Journal of Obstetric Anaesthesia and Critical Care (Jan 2018)
Effect of dexmedetomidine as an adjuvant to ropivacaine in ultrasound-guided transversus abdominis plane block for post-operative pain relief in cesarean section
Abstract
Introduction: Peripheral nerve blocks after cesarean section (C-section) reduce post-operative use of analgesic agents. Transversus abdominis plane (TAP) block is an effective way to provide postoperative analgesia. TAP block with ropivacaine alone has not consistently been proven to be useful after C-section, and dexmedetomidine has not been studied as an adjuvant to ropivacaine for TAP blocks after C-section.
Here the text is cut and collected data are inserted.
[run.sh]
#!/bin/bash
# OpenROAD 26Q1-2900-gdf79404cd8, Yosys 0.63+post, stock flow scripts
make -C /OpenROAD-flow-scripts/flow DESIGN_CONFIG=/design/flow/config.mk WORK_HOME=/design/flow/orfs finish
[config.mk]
export PLATFORM = sky130hd
export DESIGN_NAME = IEEE754_Mult
export DESIGN_NICKNAME = IEEE754_Mult
export VERILOG_FILES = /design/flow/design.v
export SDC_FILE = /design/flow/constraint.sdc
export NUM_CORES = 4
export LEC_CHECK = 1
export CORE_UTILIZATION = 50
[constraint.sdc]
current_design IEEE754_Mult

set clk_period 17.0
set clk_io_pct 0.2

create_clock -name clk0 -period $clk_period [get_ports {clock}]

set non_clock_inputs [all_inputs -no_clocks]
set_input_delay [expr $clk_period * $clk_io_pct] -clock clk0 $non_clock_inputs
set_output_delay [expr $clk_period * $clk_io_pct] -clock clk0 [all_outputs]
===== ./run.sh =====
#!/bin/bash
# OpenROAD 26Q1-2900-gdf79404cd8, Yosys 0.63+post, stock flow scripts
make -C /OpenROAD-flow-scripts/flow DESIGN_CONFIG=/design/flow/config.mk WORK_HOME=/design/flow/orfs finish

===== ./config.mk =====
export PLATFORM = sky130hd
export DESIGN_NAME = ReLU
export DESIGN_NICKNAME = ReLU
export VERILOG_FILES = /design/flow/design.v
export SDC_FILE = /design/flow/constraint.sdc
export NUM_CORES = 4
export LEC_CHECK = 1
export CORE_UTILIZATION = 40

===== ./constraint.sdc =====
current_design ReLU

set clk_period 1.0
set clk_io_pct 0.2

create_clock -name clk0 -period $clk_period [get_ports {clock}]

set non_clock_inputs [all_inputs -no_clocks]
set_input_delay [expr $clk_period * $clk_io_pct] -clock clk0 $non_clock_inputs
set_output_delay [expr $clk_period * $clk_io_pct] -clock clk0 [all_outputs]
File: ./config.mk
export PLATFORM = sky130hd
export DESIGN_NAME = OFDM_Prefix_Wipe
export DESIGN_NICKNAME = OFDM_Prefix_Wipe
export VERILOG_FILES = /design/flow/design.v
export SDC_FILE = /design/flow/constraint.sdc
export NUM_CORES = 4
export LEC_CHECK = 1
export CORE_UTILIZATION = 30
File: ./constraint.sdc
current_design OFDM_Prefix_Wipe

set clk_period 3.7
set clk_io_pct 0.2

create_clock -name clk0 -period $clk_period [get_ports {clock_clk}]

set non_clock_inputs [all_inputs -no_clocks]
set_input_delay [expr $clk_period * $clk_io_pct] -clock clk0 $non_clock_inputs
set_output_delay [expr $clk_period * $clk_io_pct] -clock clk0 [all_outputs]
File: design.v
`timescale 1 ps / 1 ps
module OFDM_Symbol_Sync (
		output wire        sample_clock_reset,  
		input  wire        clock_clk,              
        input  wire        reset_reset,
		input  wire [31:0] asi_in0_data,            
		input  wire        asi_in0_valid,           
		input  wire        asi_in0_endofpacket,     
		input  wire        asi_in0_startofpacket,   
		output wire [31:0] aso_out0_data,           
		output reg         aso_out0_valid,          
		output reg         aso_out0_endofpacket,    
		output reg         aso_out0_startofpacket,  
		output  reg        pre_sampling             
	);
    wire signed [13:0]tRealData;
    wire signed [13:0]tImagData;
    assign tRealData=asi_in0_data[31:18];
    assign tImagData=asi_in0_data[17:4];
    always @ (posedge clock_clk or posedge reset_reset)begin
        if(reset_reset)begin
            pre_sampling<=1;
            sample_clock_reset<=1;
        end
        else begin
            if(!sample_clock_reset)
                sample_clock_reset<=1;
            if(pre_sampling)begin
                if(asi_in0_valid)begin
                    if(tRealData>14'h1fff && tImagData<14'h1fff)begin
                        pre_sampling<=0;
                        sample_clock_reset<=0;
                    end
                end
            end
            else begin
                if(asi_in0_startofpacket)
                    aso_out0_startofpacket<=1; 
                if(asi_in0_endofpacket)begin
                    aso_out0_endofpacket<=1;
                    pre_sampling<=1;
                end
                if(aso_out0_endofpacket)
                    aso_out0_endofpacket<=0;
                if(aso_out0_startofpacket)
                    aso_out0_startofpacket<=0;
                aso_out0_data<=asi_in0_data;
                aso_out0_valid<=asi_in0_valid;
            end
        end
    end
endmodule
`design/flow/run.sh`:
```
#!/bin/bash
# OpenROAD 26Q1-2900-gdf79404cd8, Yosys 0.63+post, stock flow scripts
make -C /OpenROAD-flow-scripts/flow DESIGN_CONFIG=/design/flow/config.mk WORK_HOME=/design/flow/orfs finish
```
`design/flow/config.mk`:
```
export PLATFORM = sky130hd
export DESIGN_NAME = top
export DESIGN_NICKNAME = top
export VERILOG_FILES = /design/flow/design.v
export SDC_FILE = /design/flow/constraint.sdc
export NUM_CORES = 4
export LEC_CHECK = 1
export CORE_UTILIZATION = 50
export SYNTH_MEMORY_MAX_BITS = 65536
```
`design/flow/constraint.sdc`:
```
current_design top

set clk_period 29.4
set clk_io_pct 0.2

create_clock -name clk0 -period $clk_period [get_ports {clk}]

set non_clock_inputs [all_inputs -no_clocks]
set_input_delay [expr $clk_period * $clk_io_pct] -clock clk0 $non_clock_inputs
set_output_delay [expr $clk_period * $clk_io_pct] -clock clk0 [all_outputs]
```
==> flow/run.sh <==
#!/bin/bash
# OpenROAD 26Q1-2900-gdf79404cd8, Yosys 0.63+post, stock flow scripts
make -C /OpenROAD-flow-scripts/flow DESIGN_CONFIG=/design/flow/config.mk WORK_HOME=/design/flow/orfs finish
==> flow/config.mk <==
export PLATFORM = sky130hd
export DESIGN_NAME = counter
export DESIGN_NICKNAME = counter
export VERILOG_FILES = /design/flow/design.v
export SDC_FILE = /design/flow/constraint.sdc
export NUM_CORES = 4
export LEC_CHECK = 1
export CORE_AREA = 10 10 70 70
export DIE_AREA = 0 0 80 80
==> flow/constraint.sdc <==
current_design counter

set clk_period 1.9
set clk_io_pct 0.2

create_clock -name clk0 -period $clk_period [get_ports {clk}]

set non_clock_inputs [all_inputs -no_clocks]
set_input_delay [expr $clk_period * $clk_io_pct] -clock clk0 $non_clock_inputs
set_output_delay [expr $clk_period * $clk_io_pct] -clock clk0 [all_outputs]
--- design/flow/config.mk ---
export PLATFORM = sky130hd
export DESIGN_NAME = ALU
export DESIGN_NICKNAME = ALU
export VERILOG_FILES = /design/flow/design.v
export SDC_FILE = /design/flow/constraint.sdc
export NUM_CORES = 4
export LEC_CHECK = 1
export CORE_AREA = 10 10 81 81
export DIE_AREA = 0 0 91 91
--- design/flow/constraint.sdc ---
current_design ALU

set clk_period 8.1
set clk_io_pct 0.2

create_clock -name clk0 -period $clk_period

set non_clock_inputs [all_inputs -no_clocks]
set_input_delay [expr $clk_period * $clk_io_pct] -clock clk0 $non_clock_inputs
set_output_delay [expr $clk_period * $clk_io_pct] -clock clk0 [all_outputs]
--- design/flow/design.v ---
module ALU #(parameter WIDTH = 8) 
  (input [WIDTH-1:0] in_a,in_b,
   input [2:0] opcode,
   output reg [WIDTH-1:0] alu_out,
   output reg a_is_zero);
  always @* 
    if (in_a === 3'b000)
      begin
      a_is_zero <= 1;
  	  alu_out <= in_a;
      end
    else
      begin
      a_is_zero <= 0;
      case (opcode)
        3'b000 : alu_out <= in_a;
        3'b001 : alu_out <= in_a;
        3'b010 : alu_out <= in_a+in_b;
        3'b011 : alu_out <= in_a&in_b;
        3'b100 : alu_out <= in_a^in_b;
        3'b101 : alu_out <= in_b;
        3'b110 : alu_out <= in_a;
        3'b111 : alu_out <= in_a;
      endcase
      end
endmodule
--- design/flow/run.sh ---
#!/bin/bash
# OpenROAD 26Q1-2900-gdf79404cd8, Yosys 0.63+post, stock flow scripts
make -C /OpenROAD-flow-scripts/flow DESIGN_CONFIG=/design/flow/config.mk WORK_HOME=/design/flow/orfs finish
==> results.txt <==
From the run reports.

- The run finished with clean final reports.
- The timing report attributes the biggest portion of critical-path delay to buffers and inverters.
- The startpoint type of the worst setup path reads a primary input.
- For this run, the number of Yosys warnings is 1.
- The peak fanout along the critical path reads 18.
- The shortest clock period the worst path allows after layout reads 5.705 ns.
- The proportion of layout cells with a drive suffix above 1 reads 6.154%.
- The synthesized instance count reads 106.
- The kind of path behind the tightest hold check reads in2out.
- The worst VDD IR drop from the latest analysis is 0.00001709 V.
- Summing all flip-flop and latch instances after layout gives 0 sq um.
- The routed layout reports a DRC error count of 0.
- The antenna diode count reads 0.
- Listed in order, past its start point the critical path passes clkdlybuf4s50_1, or3b_4, a211o_1, a211o_1, o211ai_2, clkdlybuf4s50_1.
- The post-detailed-routing wire length is 2.648 mm.
- The top logic cell family in the synthesized netlist is AND-OR/OR-AND gates.
- STA classifies the critical path endpoint as a primary output.
- The number of sequential cells reported for the layout is 0.
- Counting tap cells, the placed design contains a total of 197 instances.
- The total track usage reads 6.310%.
- The count of nets left with antenna violations after detail routing is 0.
- The wire length of the first global-routing pass reads 4.478 mm.
- The share of the synthesized area in the top cell type reads 13.49%.
- The critical path data arrival time is 4.08 ns.
- The via count of the first global-routing pass was 881.
- The share of the cycle needed by the critical path after routing reads 70.43%.
- The non-filler instance count after layout is 197.
- The chip area line of the yosys report is 742.0 sq um.
- For this design, the CTS-stage hold fixing added 0 buffers.
- The fraction of synthesized area in multiplexers is 10.12%.
- The post-layout total power is 0.00006575 W.
- The width of the chip is 91 um.
- The final number of max-transition violations reads 0.
- The number of gates given a new drive strength after cts reads 0.
- Summing every instance area after synthesis gives 742.0 sq um.
- The layout clock buffer count reads 0.
- The leakage power is 0.3909 nW.
- The required time of the critical path is 6.48 ns.
- The highest achievable clock rate is 175.3 MHz.
- The cell type of the slowest stage on the worst timing path is sky130_fd_sc_hd__clkdlybuf4s50_1.
- The post-route standard cell area excluding fillers reads 1077 sq um.
- The synthesized-area fraction occupied by ao, oa, aoi and oai cells is 38.11%.
- The layout overhead on the synthesized area is 45.19%.
- The total number of vias is 890.
- The vertical die dimension is 91 um.
- Looking at area per cell type in the netlist, the leader is sky130_fd_sc_hd__ha_1.
- The number of optimization iterations in the first detailed-route pass reads 4.
- The port buffer count is 28.
- The floorplan core area reads 4817 sq um.
- The total grt overflow reads 0.
- The routed wire length per instance is 13.44 um.
- The script reports the combined buffer and inverter count of the critical path as 2.
- The share of the synthesized netlist area taken by xor and xnor gates reads 3.541%.
- The number of cells in Yosys stat is 106.
- The portion of the post-synthesis area used by sequential elements reads 0%.
- The OpenROAD warning count is 32.
- According to the floorplan log, the row count is 25.
- The HPWL after detailed placement is 2.238 mm.
- The count of pins on the block boundary reads 28.
- The number of violations reported at the end of detailed-routing iteration 0 reads 64.
- The worst slew margin relative to its limit is 51.15%.
- The overall chip area reads 8281 sq um.
- By area the synthesized netlist is led by sky130_fd_sc_hd__ha_1 13%, sky130_fd_sc_hd__a21oi_1 6.1%, sky130_fd_sc_hd__mux2_2 6.1%.
- The synthesized netlist devotes 25.13% of its cell area to simple gates.
- The share of the core area taken by cells at floorplan is 15.40%.
- The hold violation total from the final report reads 0.
- At the end of routability-driven placement, the weighted congestion stood at 0.8994.
- Setup repair after global routing left no endpoint under its margin.
- The category of the critical setup timing path reads in2out.
- Summing all placed instances gives a cell area of 1077 sq um.
- The total negative slack for setup checks reads 0 ns.
- At the pin with the least slew margin, the transition time is 0.7305 ns.
- The initial antenna violation count reads 0.
- The final setup violation count is 0.
- The critical path's largest stage delay is 0.79 ns.
- The max-capacitance violation count reads 0.
- The number of vias per cell reads 4.518.
- Entering global routing, the biggest net connects 19 pins.
- The total power per unit cell area is 61.04 nW/um^2.
- The distinct cell type count after synthesis is 38.
- The buffers inserted during post-CTS setup optimization is 0.
- Of the total synthesized cell area, the portion taken by full adders, half adders and majority gates is 16.19%.
- Per the post-synthesis stats, the area per cell is 7.000 sq um.
`design/flow/config.mk`:
```
export PLATFORM = sky130hd
export DESIGN_NAME = Generic_counter
export DESIGN_NICKNAME = Generic_counter
export VERILOG_FILES = /design/flow/design.v
export SDC_FILE = /design/flow/constraint.sdc
export NUM_CORES = 4
export LEC_CHECK = 1
export CORE_AREA = 10 10 70 70
export DIE_AREA = 0 0 80 80
```
`design/flow/constraint.sdc`:
```
current_design Generic_counter

set clk_period 1.5
set clk_io_pct 0.2

create_clock -name clk0 -period $clk_period [get_ports {clk}]

set non_clock_inputs [all_inputs -no_clocks]
set_input_delay [expr $clk_period * $clk_io_pct] -clock clk0 $non_clock_inputs
set_output_delay [expr $clk_period * $clk_io_pct] -clock clk0 [all_outputs]
```
`design/flow/design.v`:
```
module Generic_counter #(parameter integer WIDTH = 5)(input [WIDTH-1:0]cnt_in,
  input enable,load,clk,rst,
   output reg [WIDTH-1:0] cnt_out );
  reg [WIDTH-1:0] temp;
  always @ (*)
    begin
      if (rst) 
        begin 
          temp = 'b0;
        end
      else if (load) 
        begin
          temp = cnt_in;
        end
      else if (enable)
        temp = cnt_out+1;
      else 
        temp = cnt_out;
    end
  always @ (posedge clk) 
    begin
      cnt_out <= temp;
    end
endmodule
```
[design/flow/design.v]
`timescale 1ns / 1ps
module led_count(
    input RESET,
    input [1:0] I_SWITCHES,
    input CLOCK,
    output [3:0] O_LEDS
    );
	 wire W_CLK_1HZ;
	 reg  R_CLK_1HZ;
	 reg  [29:0] R_COUNT;
	 reg  [3:0] R_OUT;
	 assign O_LEDS[3:0] = R_OUT[3:0];
	 assign W_CLK_1HZ = R_CLK_1HZ;
	 always @(posedge	CLOCK) 
		begin
		if (R_COUNT == 50000000) 
			begin 
			R_COUNT <= 0;
			R_CLK_1HZ <= !R_CLK_1HZ;
			end
		else
			begin
			R_COUNT <= R_COUNT + 1;
			R_CLK_1HZ <= R_CLK_1HZ;
			end
	 end
	 always @(posedge W_CLK_1HZ or posedge RESET) 
		begin
			if(RESET)
				R_OUT <= 0;
			else if(I_SWITCHES[1])
				R_OUT <= R_OUT - 1;
			else if(I_SWITCHES[0])
				R_OUT <= R_OUT + 1;
		end
endmodule
[design/flow/run.sh]
#!/bin/bash
# OpenROAD 26Q1-2900-gdf79404cd8, Yosys 0.63+post, stock flow scripts
make -C /OpenROAD-flow-scripts/flow DESIGN_CONFIG=/design/flow/config.mk WORK_HOME=/design/flow/orfs finish
--- design.v ---
`timescale 1ns / 1ps
module jackpot(
    input [3:0] I_SWITCHES,
    input I_RESET,
    input I_CLK,
    output [3:0] I_LEDS
    );
	 wire W_CLK_1HZ;
	 reg	R_CLK_1HZ;
	 reg 	[29:0] R_CNT;
	 reg 	[3:0] R_OUT;
	 reg 	R_WIN_FLAG;
	 assign I_LEDS[3:0] = R_OUT[3:0];
	 assign SWITCH_FLAG = I_SWITCHES[0] | I_SWITCHES[1] | I_SWITCHES[2] | I_SWITCHES[3];
	 assign W_CLK_1HZ = R_CLK_1HZ;
	 always @(posedge	I_CLK or posedge I_RESET) 
		begin
		if(I_RESET)
		 begin
			R_CNT <= 0;
			R_CLK_1HZ <= 0;
		 end
		else
		 begin
			if (R_CNT == 25000000) 
		 	 begin 
				R_CNT <= 0;
				R_CLK_1HZ <= ~R_CLK_1HZ;
			 end
			else
			 begin
				R_CNT <= R_CNT + 1;
			 end
		 end
	 end
	 always @(posedge W_CLK_1HZ or posedge I_RESET) 
		begin
			if(I_RESET)
				R_OUT <= 1;
			else
			begin
				if(R_WIN_FLAG == 1)
					R_OUT <= 4'b1111;
				else
					R_OUT[3:0] <= {R_OUT[0], R_OUT[3:1]};
			end
		end
	 always @(posedge SWITCH_FLAG or posedge I_RESET)
		begin
			if(I_RESET)
				R_WIN_FLAG <= 0;
			else if (I_LEDS == I_SWITCHES)
				R_WIN_FLAG <= 1;			
			else 
				R_WIN_FLAG <= R_WIN_FLAG;
		end
endmodule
Objective: To compare the combination of dexmedetomidine and ropivacaine to ropivacaine alone for TAP block after C-section for time to onset of pain and time to rescue analgesia. Materials and Methods: Forty American Society of Anesthesiology grade I or II patients undergoing C-section were enrolled in this randomized, controlled, double-blind study. Twenty patients each were allocated to two groups receiving bilateral TAP block. Test group received TAP block with 3 mg/kg of ropivacaine with 50 μg of dexmedetomidine. Control group received TAP block with 3 mg/kg of ropivacaine. Patient demographics, time to initial reporting of pain, time to first rescue analgesia, quality of block, and side effects were recorded. Results: Time to initial onset of pain (6.6 vs. 5.03 h; P = 0.01) and time to first rescue analgesia (7.8 vs. 6.47 h; P = 0.03) were significantly longer in the test group compared with control group. The two groups were similar in demographics and quality of block. No significant difference in side effects was noted between the two groups. Conclusion: Addition of dexmedetomidine to ropivacaine for TAP block in patients undergoing C-section prolonged the time to initial onset of pain and time to first rescue analgesia.